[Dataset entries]
::::

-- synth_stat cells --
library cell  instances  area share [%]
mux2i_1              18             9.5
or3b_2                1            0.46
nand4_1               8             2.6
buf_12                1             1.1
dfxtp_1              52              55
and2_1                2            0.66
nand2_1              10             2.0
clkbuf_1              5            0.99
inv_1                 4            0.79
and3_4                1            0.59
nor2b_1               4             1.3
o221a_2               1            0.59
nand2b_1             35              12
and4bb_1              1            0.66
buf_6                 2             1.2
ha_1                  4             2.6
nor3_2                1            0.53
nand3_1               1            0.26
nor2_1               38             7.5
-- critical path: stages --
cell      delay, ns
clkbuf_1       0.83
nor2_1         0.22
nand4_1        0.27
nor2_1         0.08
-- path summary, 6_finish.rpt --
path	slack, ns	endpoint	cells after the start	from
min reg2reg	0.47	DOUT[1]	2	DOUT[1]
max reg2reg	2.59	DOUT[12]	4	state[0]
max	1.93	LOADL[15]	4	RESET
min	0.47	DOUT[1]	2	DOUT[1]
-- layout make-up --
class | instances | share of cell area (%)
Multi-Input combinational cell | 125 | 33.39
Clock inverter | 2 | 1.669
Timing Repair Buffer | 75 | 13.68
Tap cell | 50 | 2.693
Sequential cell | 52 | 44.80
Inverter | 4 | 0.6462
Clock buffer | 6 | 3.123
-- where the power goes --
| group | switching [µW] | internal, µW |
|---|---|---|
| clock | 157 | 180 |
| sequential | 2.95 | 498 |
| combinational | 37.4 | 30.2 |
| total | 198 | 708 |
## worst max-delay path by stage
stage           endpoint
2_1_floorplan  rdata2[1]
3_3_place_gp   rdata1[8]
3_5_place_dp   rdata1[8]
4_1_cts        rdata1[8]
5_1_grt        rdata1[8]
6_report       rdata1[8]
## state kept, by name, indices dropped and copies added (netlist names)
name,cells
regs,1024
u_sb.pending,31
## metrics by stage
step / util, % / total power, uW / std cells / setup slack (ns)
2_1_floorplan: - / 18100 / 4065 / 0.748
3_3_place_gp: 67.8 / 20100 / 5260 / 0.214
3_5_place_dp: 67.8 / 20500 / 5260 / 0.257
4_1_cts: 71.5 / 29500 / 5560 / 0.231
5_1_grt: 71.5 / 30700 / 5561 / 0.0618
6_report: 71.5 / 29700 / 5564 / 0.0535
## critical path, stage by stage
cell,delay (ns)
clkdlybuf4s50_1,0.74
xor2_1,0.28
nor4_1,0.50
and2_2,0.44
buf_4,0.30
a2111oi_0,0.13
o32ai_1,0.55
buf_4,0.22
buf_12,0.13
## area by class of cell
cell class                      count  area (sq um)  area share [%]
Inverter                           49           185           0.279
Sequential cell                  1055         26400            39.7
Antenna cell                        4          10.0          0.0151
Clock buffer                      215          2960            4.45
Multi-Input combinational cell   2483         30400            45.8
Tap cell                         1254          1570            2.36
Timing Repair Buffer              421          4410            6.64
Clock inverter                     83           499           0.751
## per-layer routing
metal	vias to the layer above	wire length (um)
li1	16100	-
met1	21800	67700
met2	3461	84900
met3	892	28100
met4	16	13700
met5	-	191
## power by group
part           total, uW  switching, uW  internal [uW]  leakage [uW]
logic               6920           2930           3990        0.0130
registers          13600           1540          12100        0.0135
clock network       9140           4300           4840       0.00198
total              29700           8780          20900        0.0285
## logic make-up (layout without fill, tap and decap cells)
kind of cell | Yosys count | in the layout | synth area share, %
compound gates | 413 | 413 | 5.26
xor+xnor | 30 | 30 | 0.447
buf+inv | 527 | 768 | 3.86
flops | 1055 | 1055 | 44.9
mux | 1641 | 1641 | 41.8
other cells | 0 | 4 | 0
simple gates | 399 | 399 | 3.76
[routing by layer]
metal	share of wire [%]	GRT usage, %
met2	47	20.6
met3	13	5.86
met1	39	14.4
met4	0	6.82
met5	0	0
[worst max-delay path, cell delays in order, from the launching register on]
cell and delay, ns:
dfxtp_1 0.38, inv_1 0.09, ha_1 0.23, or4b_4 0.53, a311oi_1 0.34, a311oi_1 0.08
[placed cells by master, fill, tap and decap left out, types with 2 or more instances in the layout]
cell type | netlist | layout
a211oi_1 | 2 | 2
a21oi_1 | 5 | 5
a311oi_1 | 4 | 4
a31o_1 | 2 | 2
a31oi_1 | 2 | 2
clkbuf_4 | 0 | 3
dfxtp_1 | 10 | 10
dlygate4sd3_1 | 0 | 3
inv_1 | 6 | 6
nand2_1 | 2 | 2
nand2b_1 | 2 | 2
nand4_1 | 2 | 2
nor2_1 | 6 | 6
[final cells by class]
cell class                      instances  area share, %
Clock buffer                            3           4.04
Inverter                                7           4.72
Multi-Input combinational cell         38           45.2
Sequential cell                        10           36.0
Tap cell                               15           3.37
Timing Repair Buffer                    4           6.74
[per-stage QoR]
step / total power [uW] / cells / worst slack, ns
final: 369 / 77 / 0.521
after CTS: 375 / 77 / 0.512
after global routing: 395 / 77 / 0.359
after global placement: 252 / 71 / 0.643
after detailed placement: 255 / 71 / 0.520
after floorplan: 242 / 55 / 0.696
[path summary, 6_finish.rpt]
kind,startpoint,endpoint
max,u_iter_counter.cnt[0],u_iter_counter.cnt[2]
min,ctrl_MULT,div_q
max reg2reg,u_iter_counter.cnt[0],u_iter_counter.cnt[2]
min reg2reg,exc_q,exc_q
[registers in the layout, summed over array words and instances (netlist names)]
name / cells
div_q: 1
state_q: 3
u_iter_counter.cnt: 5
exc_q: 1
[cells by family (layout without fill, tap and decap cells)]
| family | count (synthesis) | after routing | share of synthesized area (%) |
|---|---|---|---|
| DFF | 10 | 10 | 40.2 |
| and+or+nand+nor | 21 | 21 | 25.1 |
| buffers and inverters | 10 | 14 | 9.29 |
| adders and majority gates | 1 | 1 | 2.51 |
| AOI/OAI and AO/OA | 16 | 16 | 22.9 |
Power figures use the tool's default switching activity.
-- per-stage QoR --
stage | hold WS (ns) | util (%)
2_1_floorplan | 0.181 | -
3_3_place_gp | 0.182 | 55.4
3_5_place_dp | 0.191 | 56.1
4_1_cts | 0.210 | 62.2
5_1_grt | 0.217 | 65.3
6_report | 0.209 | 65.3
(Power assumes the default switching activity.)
===== config.mk =====
export PLATFORM = sky130hd
export DESIGN_NAME = fram_spi_controller
export DESIGN_NICKNAME = d
export VERILOG_FILES = /design/src/rtl/fram_spi_controller.sv
export SDC_FILE = /design/constraint.sdc
export NUM_CORES = 1
export LEC_CHECK = 0
export BUFFER_PORTS_ARGS = -buffer_cell sky130_fd_sc_hd__buf_2
export CORE_MARGIN = 2
export CORE_UTILIZATION = 44
export DETAILED_ROUTE_END_ITERATION = 10
export PLACE_DENSITY = 0.65
export SETUP_SLACK_MARGIN = 0.1
export SYNTH_ARGS = -nofsm -noshare
export SYNTH_HDL_FRONTEND = slang
export SYNTH_SLANG_ARGS = --single-unit
export TNS_END_PERCENT = 20

===== constraint.sdc =====
create_clock -name clk -period 1.77 [get_ports clk]
set_input_delay 0.2655 -clock clk [delete_from_list [all_inputs] [get_ports clk]]
set_output_delay 0.2655 -clock clk [all_outputs]
set_load 0.01 [all_outputs]

===== src/rtl/fram_spi_controller.sv =====
// fram_spi_controller: word-oriented SPI mode-0 master for an MB85RS-style FRAM.
// Serves one 16-bit read or write per accepted start. A write issues WREN first.
// Each word is stored big-endian at byte address {addr[14:0], 1'b0}.
module fram_spi_controller #(
  parameter int unsigned DIV    = 2,  // SCK half-period in clk cycles
  parameter int unsigned CS_GAP = 4   // cs-high cycles after every frame
) (
  input  logic        clk,
  input  logic        rst_n,
  input  logic [15:0] addr,
  input  logic [15:0] data_in,
  input  logic        we,
  input  logic        start,
  output logic [15:0] data_out,
  output logic        done,
  output logic        busy,
  output logic        spi_sck,
  output logic        spi_mosi,
  input  logic        spi_miso,
  output logic        spi_cs
);

  localparam int unsigned DivW = (DIV > 1) ? $clog2(DIV) : 1;
  localparam int unsigned GapW = (CS_GAP > 1) ? $clog2(CS_GAP) : 1;

  localparam logic [2:0] StIdle       = 3'd0;
  localparam logic [2:0] StWrenShift  = 3'd1;
  localparam logic [2:0] StWrenGap    = 3'd2;
  localparam logic [2:0] StFrameShift = 3'd3;
  localparam logic [2:0] StFinish     = 3'd4;

  localparam logic [7:0] CmdWren  = 8'h06;
  localparam logic [7:0] CmdWrite = 8'h02;
  localparam logic [7:0] CmdRead  = 8'h03;

  logic [2:0]      state_q, state_d;
  logic [DivW-1:0] div_q, div_d;
  logic [5:0]      bit_q, bit_d;
  logic [GapW-1:0] gap_q, gap_d;
  logic [39:0]     tx_q, tx_d;
  logic [15:0]     rx_q, rx_d;
  logic            sck_q, sck_d;
  logic            cs_q, cs_d;
  logic            done_q, done_d;
  logic            busy_q, busy_d;
  logic            we_q, we_d;
  logic [14:0]     addr_q, addr_d;
  logic [15:0]     wdata_q, wdata_d;
  logic [15:0]     data_out_q, data_out_d;
  logic [5:0]      last_bit;

  // Bit 15 of the word address has no meaning for the FRAM.
  logic unused_addr_msb;
  assign unused_addr_msb = addr[15];

  assign last_bit = (state_q == StWrenShift) ? 6'd7 : 6'd39;

  // Next-state logic: request accept, bit shifting, cs gaps and completion.
  always_comb begin
    state_d    = state_q;
    div_d      = div_q;
    bit_d      = bit_q;
    gap_d      = gap_q;
    tx_d       = tx_q;
    rx_d       = rx_q;
    sck_d      = sck_q;
    cs_d       = cs_q;
    done_d     = 1'b0;
    busy_d     = busy_q;
    we_d       = we_q;
    addr_d     = addr_q;
    wdata_d    = wdata_q;
    data_out_d = data_out_q;

    case (state_q)
      StIdle: begin
        // busy stays high through the done cycle, drops on the next edge
        busy_d = 1'b0;
        if (start) begin
          addr_d  = addr[14:0];
          wdata_d = data_in;
          we_d    = we;
          busy_d  = 1'b1;
          cs_d    = 1'b0;
          sck_d   = 1'b0;
          div_d   = '0;
          bit_d   = '0;
          if (we) begin
            tx_d    = {CmdWren, 32'h0};
            state_d = StWrenShift;
          end else begin
            tx_d    = {CmdRead, addr[14:0], 1'b0, 16'h0};
            state_d = StFrameShift;
          end
        end
      end

      StWrenShift, StFrameShift: begin
        if (div_q == DivW'(DIV - 1)) begin
          div_d = '0;
          if (!sck_q) begin
            sck_d = 1'b1;
            // Shift on every rising edge; the last 16 are the read word.
            rx_d  = {rx_q[14:0], spi_miso};
          end else begin
            sck_d = 1'b0;
            if (bit_q == last_bit) begin
              cs_d    = 1'b1;
              tx_d    = '0;
              gap_d   = '0;
              state_d = (state_q == StWrenShift) ? StWrenGap : StFinish;
            end else begin
              bit_d = bit_q + 6'd1;
              tx_d  = {tx_q[38:0], 1'b0};
            end
          end
        end else begin
          div_d = div_q + 1'b1;
        end
      end

      StWrenGap: begin
        if (gap_q == GapW'(CS_GAP - 1)) begin
          cs_d    = 1'b0;
          div_d   = '0;
          bit_d   = '0;
          tx_d    = {CmdWrite, addr_q, 1'b0, wdata_q};
          state_d = StFrameShift;
        end else begin
          gap_d = gap_q + 1'b1;
        end
      end

      StFinish: begin
        if (gap_q == GapW'(CS_GAP - 1)) begin
          done_d  = 1'b1;
          state_d = StIdle;
          if (!we_q) begin
            data_out_d = rx_q;
          end
        end else begin
          gap_d = gap_q + 1'b1;
        end
      end

      default: begin
        state_d = StIdle;
        cs_d    = 1'b1;
        sck_d   = 1'b0;
        tx_d    = '0;
        busy_d  = 1'b0;
      end
    endcase
  end

  // State registers; reset abandons any transaction in flight.
  always_ff @(posedge clk or negedge rst_n) begin
    if (!rst_n) begin
      state_q    <= StIdle;
      div_q      <= '0;
      bit_q      <= '0;
      gap_q      <= '0;
      tx_q       <= '0;
      rx_q       <= '0;
      sck_q      <= 1'b0;
      cs_q       <= 1'b1;
      done_q     <= 1'b0;
      busy_q     <= 1'b0;
      we_q       <= 1'b0;
      addr_q     <= '0;
      wdata_q    <= '0;
      data_out_q <= '0;
    end else begin
      state_q    <= state_d;
      div_q      <= div_d;
      bit_q      <= bit_d;
      gap_q      <= gap_d;
      tx_q       <= tx_d;
      rx_q       <= rx_d;
      sck_q      <= sck_d;
      cs_q       <= cs_d;
      done_q     <= done_d;
      busy_q     <= busy_d;
      we_q       <= we_d;
      addr_q     <= addr_d;
      wdata_q    <= wdata_d;
      data_out_q <= data_out_d;
    end
  end

  assign spi_sck  = sck_q;
  assign spi_cs   = cs_q;
  assign spi_mosi = tx_q[39];
  assign done     = done_q;
  assign busy     = busy_q;
  assign data_out = data_out_q;

endmodule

::::

◆ Problem statement
Starting with the first line of the records, repeat every line up to and including the one containing "-- layout make-up", and nothing else.

◆ Written solution
-- synth_stat cells --
library cell  instances  area share [%]
mux2i_1              18             9.5
or3b_2                1            0.46
nand4_1               8             2.6
buf_12                1             1.1
dfxtp_1              52              55
and2_1                2            0.66
nand2_1              10             2.0
clkbuf_1              5            0.99
inv_1                 4            0.79
and3_4                1            0.59
nor2b_1               4             1.3
o221a_2               1            0.59
nand2b_1             35              12
and4bb_1              1            0.66
buf_6                 2             1.2
ha_1                  4             2.6
nor3_2                1            0.53
nand3_1               1            0.26
nor2_1               38             7.5
-- critical path: stages --
cell      delay, ns
clkbuf_1       0.83
nor2_1         0.22
nand4_1        0.27
nor2_1         0.08
-- path summary, 6_finish.rpt --
path	slack, ns	endpoint	cells after the start	from
min reg2reg	0.47	DOUT[1]	2	DOUT[1]
max reg2reg	2.59	DOUT[12]	4	state[0]
max	1.93	LOADL[15]	4	RESET
min	0.47	DOUT[1]	2	DOUT[1]
-- layout make-up --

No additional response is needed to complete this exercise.